Orzechowski v. C. I. R.

Decision Date20 February 1979
Docket NumberNo. 107,D,107
Citation592 F.2d 677
Parties79-1 USTC P 9220, 1 Employee Benefits Ca 1237 Richard W. and Janet ORZECHOWSKI, Appellants, v. COMMISSIONER OF INTERNAL REVENUE, Appellee. ocket 78-4061.
CourtU.S. Court of Appeals — Second Circuit

Richard W. Orzechowski, for appellants.

William S. Estabrook III, Tax Division, Dept. of Justice, Washington, D.C. (M. Carr Ferguson, Asst. Atty. Gen., Gilbert E. Andrews and Leonard J. Henzke, Jr., Tax Division, Dept. of Justice, Washington, D. C., of counsel), for appellee.

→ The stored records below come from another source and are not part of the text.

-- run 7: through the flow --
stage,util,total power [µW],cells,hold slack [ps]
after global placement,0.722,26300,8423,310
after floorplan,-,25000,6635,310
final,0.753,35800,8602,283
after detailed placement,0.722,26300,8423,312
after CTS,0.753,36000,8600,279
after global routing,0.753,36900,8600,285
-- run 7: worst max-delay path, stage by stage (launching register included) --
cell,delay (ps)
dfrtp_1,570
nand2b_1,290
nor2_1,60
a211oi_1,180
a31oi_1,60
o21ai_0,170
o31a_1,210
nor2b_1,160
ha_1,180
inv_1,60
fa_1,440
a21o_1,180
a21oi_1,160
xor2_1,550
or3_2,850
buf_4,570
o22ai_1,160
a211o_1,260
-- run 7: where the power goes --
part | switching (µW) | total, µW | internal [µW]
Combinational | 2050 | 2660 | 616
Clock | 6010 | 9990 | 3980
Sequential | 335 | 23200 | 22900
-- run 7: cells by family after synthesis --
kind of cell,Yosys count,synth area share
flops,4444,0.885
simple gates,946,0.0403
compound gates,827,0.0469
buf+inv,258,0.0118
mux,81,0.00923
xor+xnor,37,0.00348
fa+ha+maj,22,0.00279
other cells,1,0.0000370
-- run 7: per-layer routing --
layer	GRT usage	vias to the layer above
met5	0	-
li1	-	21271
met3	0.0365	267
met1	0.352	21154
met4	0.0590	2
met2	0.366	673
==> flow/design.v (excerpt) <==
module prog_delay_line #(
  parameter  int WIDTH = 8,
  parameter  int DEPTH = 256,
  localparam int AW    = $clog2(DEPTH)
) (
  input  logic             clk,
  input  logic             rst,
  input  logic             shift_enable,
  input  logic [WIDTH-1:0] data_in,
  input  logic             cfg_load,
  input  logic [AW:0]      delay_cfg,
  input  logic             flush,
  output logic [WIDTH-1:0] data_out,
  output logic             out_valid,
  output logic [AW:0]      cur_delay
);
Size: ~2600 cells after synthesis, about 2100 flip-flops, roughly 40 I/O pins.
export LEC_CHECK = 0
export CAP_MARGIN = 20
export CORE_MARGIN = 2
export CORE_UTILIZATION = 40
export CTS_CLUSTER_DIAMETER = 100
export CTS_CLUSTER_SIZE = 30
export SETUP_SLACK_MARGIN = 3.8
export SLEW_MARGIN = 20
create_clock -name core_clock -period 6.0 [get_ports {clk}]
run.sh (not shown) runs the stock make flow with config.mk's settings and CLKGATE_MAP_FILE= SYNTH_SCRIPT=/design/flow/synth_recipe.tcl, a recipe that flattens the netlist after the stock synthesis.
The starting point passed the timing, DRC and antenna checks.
From an optimization exercise on the open Yosys and OpenROAD flow, aimed at small area; shortcuts taken in it are not production practice.
In this exercise RTL edits were held to simulation tests only and were not proved equivalent to the original.
Power and IR drop assume default switching activity. The clock port is modelled as an ideal driver; clocking choices that lean on that would not hold on a real chip.

Setup of v22:
==> flow/design.v <==
`timescale 1ns/1ps
package cube_motor_pkg;
    localparam int QUEUE_DEPTH    = 256;
    localparam int QUEUE_AW       = 8;
    localparam int TICK_DIV       = 20;    
    localparam int STEPS_PER_MOVE = 50;
    localparam int SETTLE_TICKS   = 100;
    localparam int NUM_FACES      = 6;
    localparam int TICK_CNT_W = $clog2(TICK_DIV);
    localparam int SEQ_CNT_W  = $clog2((STEPS_PER_MOVE > SETTLE_TICKS) ?
                                       STEPS_PER_MOVE : SETTLE_TICKS);
    function automatic logic [3:0] enc_move(input logic [3:0] m);
        enc_move = {(m[2] ? (m[1:0] + 2'd1) : m[1:0]), m[2], m[3]};
    endfunction
    function automatic logic [3:0] dec_move(input logic [3:0] c);
        dec_move = {c[0], c[1], (c[1] ? (c[3:2] - 2'd1) : c[3:2])};
    endfunction
endpackage
`timescale 1ns/1ps
module step_tick_gen (
    input  logic i_clk,
    input  logic i_rst_n,
    output logic o_tick,      
    output logic o_wrapped    
);
    localparam logic [4:0] S0  = 5'd1;
    localparam logic [4:0] S19 = 5'd6;
    logic [4:0] lfsr_r;
    assign o_tick    = (lfsr_r == S19);
    assign o_wrapped = (lfsr_r == S0);
    always_ff @(posedge i_clk or negedge i_rst_n) begin
        if (!i_rst_n) begin
            lfsr_r <= S0;
        end else if (o_tick) begin
            lfsr_r <= S0;
        end else begin
            lfsr_r <= {lfsr_r[3:0], lfsr_r[4] ^ lfsr_r[2]};
        end
    end
endmodule
`timescale 1ns/1ps
module move_queue_ram (
    input  logic        i_clk,
    input  logic        i_rst_n,
    input  logic [12:0] i_wr,           
    input  logic [7:0]  i_next_addr,
    output logic [3:0]  o_entry0,       
    output logic [3:0]  o_next          
);
    logic       wr;
    logic [7:0] waddr;
    logic [3:0] wcode;
    assign wr    = i_wr[12];
    assign waddr = i_wr[11:4];
    assign wcode = cube_motor_pkg::enc_move(i_wr[3:0]);
    logic [7:0] rot_r;
    logic [7:0] wpos;
    logic       pwr_r;
    logic [7:0] paddr_r;
    logic [3:0] pcode_r;
    logic       clr_r;       
    logic [3:0] rcode;       
    always_ff @(posedge i_clk or negedge i_rst_n) begin
        if (!i_rst_n) begin
            pwr_r <= 1'b0;
            clr_r <= 1'b1;
        end else begin
            pwr_r <= wr;
            clr_r <= 1'b0;
        end
    end
    always_ff @(posedge i_clk) begin
        paddr_r <= waddr;
        pcode_r <= wcode;
    end
    assign rcode = clr_r ? 4'b0000 : pcode_r;
    always_ff @(posedge i_clk) begin
        rot_r <= rot_r + 8'd1;
    end
    assign wpos = paddr_r + ~rot_r;
    logic [31:0]     row_n;      
    logic [7:0]      col_n;      
    logic [7:0][3:0] wcol;       
    always_comb begin
        for (int i = 0; i < 32; i++) begin
            row_n[i] = !(clr_r || (pwr_r && (wpos[7:3] == 5'(i))));
        end
        for (int j = 0; j < 8; j++) begin
            col_n[j] = !(clr_r || (wpos[2:0] == 3'(j)));
            wcol[j]  = ((j % 2 == 0) ? ~rcode : rcode) | {4{col_n[j]}};
        end
    end
    logic [255:0] r1_r, r0_r, f1_r, f0_r;
    logic [255:0] r1_w, r0_w, f1_w, f0_w;
    for (genvar k = 0; k < 256; k++) begin : g_stage
        localparam int P = (k + 1) % 256;
        logic sel;
        sel_gate u_sel (
            .i_row_n (row_n[k / 8]),
            .i_col_n (col_n[k % 8]),
            .o_sel   (sel)
        );
        ring_cell u_cell (
            .i_row_n (row_n[k / 8]),
            .i_wcol  (wcol[k % 8]),
            .i_sel   (sel),
            .i_prev  ({r1_r[P], r0_r[P], f1_r[P], f0_r[P]}),
            .o_next  ({r1_w[k], r0_w[k], f1_w[k], f0_w[k]})
        );
    end
    always_ff @(posedge i_clk) begin
        r1_r <= r1_w;
        r0_r <= r0_w;
        f1_r <= f1_w;
        f0_r <= f0_w;
    end
    logic [1:0] e0_r_r, e0_f_r;
    logic       wr0;
    assign wr0 = wr && (waddr == 8'd0);
    always_ff @(posedge i_clk or negedge i_rst_n) begin
        if (!i_rst_n) begin
            e0_r_r <= '0;
        end else if (wr0) begin
            e0_r_r <= wcode[3:2];
        end
    end
    always_ff @(posedge i_clk) begin
        if (wr0) begin
            e0_f_r <= wcode[1:0];
        end
    end
    assign o_entry0 = {e0_r_r, e0_f_r};
    logic [3:0] nxt_r;
    always_ff @(posedge i_clk) begin
        if (wr && (waddr == i_next_addr)) begin
            nxt_r <= wcode;
        end else if (pwr_r && (paddr_r == i_next_addr)) begin
            nxt_r <= pcode_r;    
        end else if (rot_r == i_next_addr) begin
            nxt_r <= {r1_r[0], r0_r[0], f1_r[0], f0_r[0]};
        end
    end
    assign o_next = nxt_r;
endmodule
What follows belongs to an exercise in optimizing a design on an open flow for small area, a short achievable clock period and few clock cycles per item; a production flow would make more cautious choices. Only simulation tests tie the RTL to the original design; equivalence was not proved. No driver is modelled on the clock port, so clocking that relies on it looks cheaper here than on a real chip. No activity file was given, so power comes from the tool's default toggle rates.

Setup of north:
## sdram_pixel_reader
module sdram_pixel_reader #(
  parameter DEPTH = sdram_pixel_reader_pkg::DEF_FIFO_DEPTH
) (
  input  logic        clk_clk,
  input  logic        reset_reset_n,
  input  logic        start,
  input  logic [31:0] base_addr,
  input  logic [23:0] length_words,
  output logic        busy,
  output logic        done,
  output logic [31:0] avm_address,
  output logic        avm_read,
  output logic [3:0]  avm_burstcount,
  input  logic        avm_waitrequest,
  input  logic [31:0] avm_readdata,
  input  logic        avm_readdatavalid,
  output logic [31:0] src_data,
  output logic        src_valid,
  input  logic        src_ready,
  output logic        src_endofpacket
);
Size: about 1,600 cells after synthesis, about 170 I/O pins, ~25,000 µm² of cells after synthesis.
export LEC_CHECK = 0
export CAP_MARGIN = 20
export CORE_MARGIN = 2
export CORE_UTILIZATION = 40
export CTS_BUF_LIST = sky130_fd_sc_hd__clkbuf_4 sky130_fd_sc_hd__clkbuf_8
export SETUP_SLACK_MARGIN = 4.5
export SLEW_MARGIN = 20
create_clock -name core_clock -period 6.5 [get_ports {clk_clk}]
run.sh (not shown) runs the stock make flow with config.mk's settings and CLKGATE_MAP_FILE= SYNTH_SCRIPT=/design/flow/synth_recipe.tcl, a recipe that flattens the netlist after the stock synthesis.
north: all stages complete, timing, DRC and antenna checks passed
Testbench counts of north, summed over its fixed seeds: cycles 382,109, items 220,665.
Relative to north, the following input files were edited for south:
# north
export LEC_CHECK = 0
export CAP_MARGIN = 20
export CORE_MARGIN = 2
export CORE_UTILIZATION = 40
export CTS_BUF_LIST = sky130_fd_sc_hd__clkbuf_4 sky130_fd_sc_hd__clkbuf_8
export SETUP_SLACK_MARGIN = 4.5
export SLEW_MARGIN = 20
create_clock -name core_clock -period 6.5 [get_ports {clk_clk}]
# south
export LEC_CHECK = 0
export CAP_MARGIN = 20
export CORE_MARGIN = 2
export CORE_UTILIZATION = 40
export SETUP_SLACK_MARGIN = 4.2
export SLEW_MARGIN = 20
create_clock -name core_clock -period 6.5 [get_ports {clk_clk}]
==> flow/flow/run.sh (new file) <==
#!/bin/bash
# Layout flow: the standard ORFS flow, with two changes:
#  - the port buffers that global placement inserts are buf_1 cells (timing
#    repair resizes them as needed) instead of the default delay-type buffer;
#  - clock tree synthesis clusters up to 25 sinks within 90 um per leaf
#    buffer, which needs fewer clock buffers.
set -e
cp standard.sh standard.sh.txt
export BUFFER_PORTS_ARGS="-buffer_cell sky130_fd_sc_hd__buf_1"
export CTS_ARGS="-sink_clustering_enable -sink_clustering_size 25 -sink_clustering_max_diameter 90 -repair_clock_nets"
bash standard.sh > standard.log 2>&1
==> flow/standard.sh (new file) <==
#!/bin/bash
# synth_recipe.tcl (not shown) runs the flow's synth.tcl, then flattens the netlist and writes it again
# the make line also repeats each setting of config.mk as NAME=value (left out here)
make -C /OpenROAD-flow-scripts/flow DESIGN_CONFIG=/design/flow/config.mk WORK_HOME=/design/flow/orfs CLKGATE_MAP_FILE= SYNTH_SCRIPT=/design/flow/synth_recipe.tcl "${@:-finish}"
removed: flow/run.sh
Notes after the runs:
- Summary: net switching power, south better than north
- south against north: final area shrank by 9.9%, share of total power in combinational logic went up, post-route setup TNS comparable, routed wire length decreased 6.3 mm.
- The share of power burned in the clock network of south is lower than that of north.
- Setup slack in south is larger than in north.
- Re final cycle utilization of the critical path: south is 1.2 points down on north.
### south -> east
# south
export LEC_CHECK = 0
export CAP_MARGIN = 20
export CORE_MARGIN = 2
export CORE_UTILIZATION = 40
export SETUP_SLACK_MARGIN = 4.2
export SLEW_MARGIN = 20
create_clock -name core_clock -period 6.5 [get_ports {clk_clk}]
# east
export LEC_CHECK = 0
export CAP_MARGIN = 20
export CORE_MARGIN = 2
export CORE_UTILIZATION = 40
export SETUP_SLACK_MARGIN = 4.0
export SLEW_MARGIN = 20
create_clock -name core_clock -period 6.5 [get_ports {clk_clk}]
==> flow/flow/run.sh <==
#!/bin/bash
# Layout flow: the standard ORFS flow, with two changes:
#  - the port buffers that global placement inserts are buf_1 cells (timing
#    repair resizes them as needed) instead of the default delay-type buffer;
#  - clock tree synthesis clusters up to 30 sinks within 100 um per leaf
#    buffer, which needs fewer clock buffers.
set -e
cp standard.sh standard.sh.txt
export BUFFER_PORTS_ARGS="-buffer_cell sky130_fd_sc_hd__buf_1"
export CTS_ARGS="-sink_clustering_enable -sink_clustering_size 30 -sink_clustering_max_diameter 100 -repair_clock_nets"
bash standard.sh > standard.log 2>&1
==> comparison <==
Summary — post-layout utilization of the core, east relative to south: lower, by 0.48 points.
For overall routed net length, south and east come out practically identical.
Per the comparison of east with south, post-CTS repair timing setup buffer count now sits lower, fraction of area in registers rose by 0.69 points, global-route usage over all layers dropped 0.21 points, worst hold slack lower.
[compare] base=south new=east: leakage power shrank by about 2.3%, non-clock buffer area fraction after layout shrank by 0.23 points, worst setup slack grew by 43 ps.
What west does differently from east at the input level:
# east
export LEC_CHECK = 0
export CAP_MARGIN = 20
export CORE_MARGIN = 2
export CORE_UTILIZATION = 40
export SETUP_SLACK_MARGIN = 4.0
export SLEW_MARGIN = 20
create_clock -name core_clock -period 6.5 [get_ports {clk_clk}]
# west
export LEC_CHECK = 0
export CAP_MARGIN = 20
export CORE_MARGIN = 2
export CORE_UTILIZATION = 60
export SETUP_SLACK_MARGIN = 4.0
export SLEW_MARGIN = 20
create_clock -name core_clock -period 6.5 [get_ports {clk_clk}]
==> flow/flow/run.sh <==
#!/bin/bash
# Layout flow: the standard ORFS flow, with two changes:
#  - the port buffers that global placement inserts are buf_1 cells (timing
#    repair resizes them as needed) instead of the default delay-type buffer;
#  - clock tree synthesis clusters up to 25 sinks within 90 um per leaf
#    buffer, which needs fewer clock buffers.
set -e
cp standard.sh standard.sh.txt
export BUFFER_PORTS_ARGS="-buffer_cell sky130_fd_sc_hd__buf_1"
export CTS_ARGS="-sink_clustering_enable -sink_clustering_size 25 -sink_clustering_max_diameter 90 -repair_clock_nets"
bash standard.sh > standard.log 2>&1
- west vs. east: routed length per placed instance went up by 5.0%.
- On count of non-filler cells in the finished layout: west sits below east.
- Looking at floorplan die area, west sits 33% below east.
- Taking east as the reference point, the portion of total power attributed to the clock network of west rises by 1.4 points.
Edits applied to the flow inputs when going from west to middle:
# west
export LEC_CHECK = 0
export CAP_MARGIN = 20
export CORE_MARGIN = 2
export CORE_UTILIZATION = 60
export SETUP_SLACK_MARGIN = 4.0
export SLEW_MARGIN = 20
create_clock -name core_clock -period 6.5 [get_ports {clk_clk}]
# middle
export LEC_CHECK = 0
export CAP_MARGIN = 20
export CORE_MARGIN = 2
export CORE_UTILIZATION = 40
export SETUP_SLACK_MARGIN = 4.2
export SLEW_MARGIN = 20
create_clock -name core_clock -period 6.5 [get_ports {clk_clk}]
==> flow/flow/run.sh <==
#!/bin/bash
# Layout flow: the standard ORFS flow, unchanged except that the port
# buffers that global placement inserts are buf_1 cells (later resized by
# timing repair as needed) instead of the default delay-type buffer.
set -e
cp standard.sh standard.sh.txt
export BUFFER_PORTS_ARGS="-buffer_cell sky130_fd_sc_hd__buf_1"
bash standard.sh > standard.log 2>&1
--- outcome ---
Every run in the comparison, middle and west, completed the flow with a clean layout.
Via-per-instance ratio came out lower on middle than on west.
Against west, middle reports a relative contribution of combinational cells to total power that is lower.
Est. power | middle vs west | middle higher
NOTE: layout overhead on the synthesized area in middle exceeds that of west

== run 1 ==
sdram_pixel_reader, a different RTL version from the one above (not shown whole).
Size in the first run: about 1700 cells after synthesis, ~170 I/O pins.
## sdram_pixel_reader
module sdram_pixel_reader #(
  parameter DEPTH = sdram_pixel_reader_pkg::DEF_FIFO_DEPTH
) (
  input  logic        clk_clk,
  input  logic        reset_reset_n,
  input  logic        start,
  input  logic [31:0] base_addr,
  input  logic [23:0] length_words,
  output logic        busy,
  output logic        done,
  output logic [31:0] avm_address,
  output logic        avm_read,
  output logic [3:0]  avm_burstcount,
  input  logic        avm_waitrequest,
  input  logic [31:0] avm_readdata,
  input  logic        avm_readdatavalid,
  output logic [31:0] src_data,
  output logic        src_valid,
  input  logic        src_ready,
  output logic        src_endofpacket
);
export LEC_CHECK = 0
export CAP_MARGIN = 20
export CORE_MARGIN = 2
export CORE_UTILIZATION = 65
export SETUP_SLACK_MARGIN = 4.0
export SLEW_MARGIN = 20
create_clock -name core_clock -period 6.5 [get_ports {clk_clk}]
standard.sh (not shown) runs the stock make flow with config.mk's settings and CLKGATE_MAP_FILE= SYNTH_SCRIPT=/design/flow/synth_recipe.tcl, a recipe that flattens the netlist after the stock synthesis.
==> flow/flow/run.sh <==
#!/bin/bash
# Layout flow: the standard ORFS flow, with two changes:
#  - the port buffers that global placement inserts are buf_1 cells (timing
#    repair resizes them as needed) instead of the default delay-type buffer;
#  - clock tree synthesis clusters up to 25 sinks within 90 um per leaf
#    buffer, which needs fewer clock buffers.
set -e
cp standard.sh standard.sh.txt
export BUFFER_PORTS_ARGS="-buffer_cell sky130_fd_sc_hd__buf_1"
export CTS_ARGS="-sink_clustering_enable -sink_clustering_size 25 -sink_clustering_max_diameter 90 -repair_clock_nets"
bash standard.sh > standard.log 2>&1
Run 1 reached the final stage; the timing, design-rule and antenna checks on its layout passed.
Testbench counts of run 1, summed over its fixed seeds: cycles 382,195, items 220,665.
Source: an optimization exercise on an open RTL-to-GDS flow (aim: small area). Production flows keep margins and buffers that such runs may drop.
At most, simulation tests tie the RTL to the original design; equivalence was not proved.

Setup of rev 12:
==> module soc_ifc_top, before the edit <==
module soc_ifc_top (
    input  wire                            clk,
    input  wire                            cptra_rst_b,
    input  wire soc_ifc_pkg::soc_ifc_req_t req_i,
    output soc_ifc_pkg::soc_ifc_rsp_t      rsp_o,
    output logic                           fuse_done_o,
    output logic                           error_intr_o,
    output logic                           cptra_error_fatal_o,
    output logic                           nmi_intr_o
);
    logic [4:0]  a1;         
    logic [31:0] wd1;        
    logic        v1, we1, re1;
    logic        done_q;
    logic        mapped, refuse;
    always_comb begin
        mapped = ~req_i.addr[5] & (~req_i.addr[3] | (req_i.addr[2:0] == 3'd0));
        refuse = ~mapped;
        if (req_i.addr[4:0] == 5'h08)
            refuse = refuse | (req_i.write & (~req_i.soc_req | done_q));
        else if (req_i.addr[4:3] == 2'b00)
            refuse = refuse | (req_i.write & done_q);
    end
    always_ff @(posedge clk or negedge cptra_rst_b) begin
        if (!cptra_rst_b) begin
            v1  <= 1'b0;
            we1 <= 1'b0;
            re1 <= 1'b0;
        end else begin
            v1  <= req_i.req;
            we1 <= req_i.req & req_i.write & ~refuse;
            re1 <= req_i.req & ~req_i.write & ~refuse;
        end
    end
    always_ff @(posedge clk) begin
        a1  <= req_i.addr[4:0];
        wd1 <= req_i.wdata;
    end
    function automatic logic wr(input logic [4:0] a);
        wr = we1 & (a1 == a);
    endfunction
    logic [7:0][31:0] fuse_q;
    logic [7:0]       fuse_vld;
    logic [31:0]      p1_q, p2_q;
    logic             p1_vld, p2_vld;
    logic             t1_en_q, t2_en_q;
    logic [1:0]       intr_q;
    logic             fatal_q;
    logic [1:0]       to_q, to_f;
    logic [31:0]      cn1_q, cn2_q;
    logic fuse_wr;
    assign fuse_wr = we1 & (a1[4:3] == 2'b00);
    always_ff @(posedge clk) begin
        for (int w = 0; w < 8; w++)
            if (fuse_wr && a1[2:0] == w[2:0]) fuse_q[w] <= wd1;
        if (wr(5'h12)) p1_q <= wd1;
        if (wr(5'h15)) p2_q <= wd1;
    end
    always_ff @(posedge clk or negedge cptra_rst_b) begin
        if (!cptra_rst_b) begin
            fuse_vld <= '0;
            p1_vld   <= 1'b0;
            p2_vld   <= 1'b0;
            done_q   <= 1'b0;
            t1_en_q  <= 1'b0;
            t2_en_q  <= 1'b0;
        end else begin
            for (int w = 0; w < 8; w++)
                if (fuse_wr && a1[2:0] == w[2:0]) fuse_vld[w] <= 1'b1;
            if (wr(5'h12)) p1_vld <= 1'b1;
            if (wr(5'h15)) p2_vld <= 1'b1;
            if (wr(5'h08)) done_q  <= wd1[0];
            if (wr(5'h10)) t1_en_q <= wd1[0];
            if (wr(5'h13)) t2_en_q <= wd1[0];
        end
    end
    logic [1:0] svc;
    logic       rst1, rst2, fatal_clr;
    assign svc       = {2{wr(5'h17)}} & wd1[1:0];
    assign rst1      = wr(5'h11) & wd1[0];
    assign rst2      = wr(5'h14) & wd1[0];
    assign fatal_clr = wr(5'h18) & wd1[0];
    logic run1, run2, clr1, clr2, ge1, ge2;
    assign run1 = t1_en_q;
    assign clr1 = ~t1_en_q | rst1 | svc[0];
    assign run2 = t2_en_q | to_q[0];
    assign clr2 = ~run2 | rst2 | svc[1];
    logic [32:0] lt1_c, lt2_c;
    always_comb begin
        lt1_c[0] = 1'b0;
        lt2_c[0] = 1'b0;
        for (int i = 0; i < 32; i++) begin
            lt1_c[i+1] = (cn1_q[i] & p1_q[i]) | ((cn1_q[i] | p1_q[i]) & lt1_c[i]);
            lt2_c[i+1] = (cn2_q[i] & p2_q[i]) | ((cn2_q[i] | p2_q[i]) & lt2_c[i]);
        end
    end
    assign ge1 = ~p1_vld | ~lt1_c[32];
    assign ge2 = ~p2_vld | ~lt2_c[32];
    logic cnt1, cnt2;
    assign cnt1 = run1 & ~to_q[0];
    assign cnt2 = run2 & ~to_q[1];
    function automatic logic [31:0] dec_mask(input logic [31:0] cn, input logic lz);
        logic z;
        z = 1'b1;
        for (int i = 0; i < 16; i++) begin
            dec_mask[i] = z;
            z = z & ~cn[i];
        end
        z = lz;
        for (int i = 16; i < 32; i++) begin
            dec_mask[i] = z;
            z = z & ~cn[i];
        end
    endfunction
    logic lz1_q, lz2_q;
    always_ff @(posedge clk) begin
        cn1_q <= {32{clr1}} | (cn1_q ^ ({32{cnt1}} & dec_mask(cn1_q, lz1_q)));
        cn2_q <= {32{clr2}} | (cn2_q ^ ({32{cnt2}} & dec_mask(cn2_q, lz2_q)));
        lz1_q <= ~clr1 & (cnt1 ? (cn1_q[15:0] == 16'h0001) : lz1_q);
        lz2_q <= ~clr2 & (cnt2 ? (cn2_q[15:0] == 16'h0001) : lz2_q);
        to_f  <= to_q;
    end
    logic fatal_cond;
    assign fatal_cond = to_q[1] & ~t2_en_q;
    always_ff @(posedge clk or negedge cptra_rst_b) begin
        if (!cptra_rst_b) begin
            to_q    <= '0;
            intr_q  <= '0;
            fatal_q <= 1'b0;
        end else begin
            to_q[0]   <= ~clr1 & (to_q[0] | (run1 & ge1));
            to_q[1]   <= ~clr2 & (to_q[1] | (run2 & ge2));
            intr_q[0] <= (intr_q[0] & ~svc[0]) | (to_q[0] & ~to_f[0]);
            intr_q[1] <= (intr_q[1] & ~svc[1]) | (to_q[1] & ~to_f[1] & t2_en_q);
            fatal_q   <= (fatal_q & ~fatal_clr) | fatal_cond;
        end
    end
    logic       v2, e2, re2;
    logic [4:0] a2;
    logic [1:0] dyn_q;
    always_ff @(posedge clk or negedge cptra_rst_b) begin
        if (!cptra_rst_b) begin
            v2    <= 1'b0;
            e2    <= 1'b0;
            re2   <= 1'b0;
            dyn_q <= '0;
        end else begin
            v2  <= v1;
            e2  <= v1 & ~we1 & ~re1;
            re2 <= re1;
            dyn_q <= {2{re1}} & ((a1 == 5'h16) ? to_q :
                                 (a1 == 5'h17) ? intr_q :
                                 (a1 == 5'h18) ? {1'b0, fatal_q} : 2'b00);
        end
    end
    always_ff @(posedge clk) a2 <= a1;
    logic [31:0] rdata;
    always_comb begin
        rdata = '0;
        for (int w = 0; w < 8; w++)
            if (re2 && fuse_vld[w] && a2 == w[4:0]) rdata = rdata | fuse_q[w];
        if (re2 && p1_vld && a2 == 5'h12) rdata = rdata | p1_q;
        if (re2 && p2_vld && a2 == 5'h15) rdata = rdata | p2_q;
        rdata[0] = rdata[0] | (re2 & ((a2 == 5'h08 & done_q) | (a2 == 5'h10 & t1_en_q)
                                     | (a2 == 5'h13 & t2_en_q)));
        rdata[1:0] = rdata[1:0] | dyn_q;
    end
    assign rsp_o.valid         = v2;
    assign rsp_o.err           = e2;
    assign rsp_o.rdata         = rdata;
    assign fuse_done_o         = done_q;
    assign error_intr_o        = |intr_q;
    assign cptra_error_fatal_o = fatal_cond;
    assign nmi_intr_o          = fatal_cond;
endmodule
This is an optimization exercise on Yosys and OpenROAD, whose aim is small area, a short achievable clock period and few clock cycles per item, not a production implementation. Function was checked by simulation only, so behaviour that the tests miss may differ from the original. The clock port is modelled as an ideal driver; clocking choices that lean on that would not hold on a real chip. Power and IR drop assume default switching activity.

**flow/config.mk**
```make
export PLATFORM = sky130hd
export DESIGN_NAME = lru_block_cache_directory
export DESIGN_NICKNAME = lru_block_cache_directory
export VERILOG_FILES = /design/flow/design.v
export SDC_FILE = /design/flow/constraint.sdc
export NUM_CORES = 4
export LEC_CHECK = 0
export CAP_MARGIN = 20
export CORE_MARGIN = 2
export CORE_UTILIZATION = 60
export CTS_CLUSTER_DIAMETER = 80
export CTS_CLUSTER_SIZE = 20
export SLEW_MARGIN = 20
export TNS_END_PERCENT = 5
```
**flow/constraint.sdc**
```tcl
create_clock -name core_clock -period 13.0 [get_ports {i_clk}]
set_input_delay 2.6000 -clock core_clock [delete_from_list [all_inputs] [get_ports {i_clk}]]
set_output_delay 2.6000 -clock core_clock [all_outputs]
set_load 0.01 [all_outputs]
```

Before SMITH, TIMBERS and VAN GRAAFEILAND, Circuit Judges.

VAN GRAAFEILAND, Circuit Judge:

This is an appeal by pro se litigants from a decision of the United States Tax Court reported at 69 T.C. 750 (1978). The Tax Court approved the disallowance of a deduction on appellants' 1975 tax return for a $1500 contribution to an individual retirement account (IRA) created by appellant Richard Orzechowski in 1975 and the imposition of a six percent excise tax on the amount of the contribution. We affirm.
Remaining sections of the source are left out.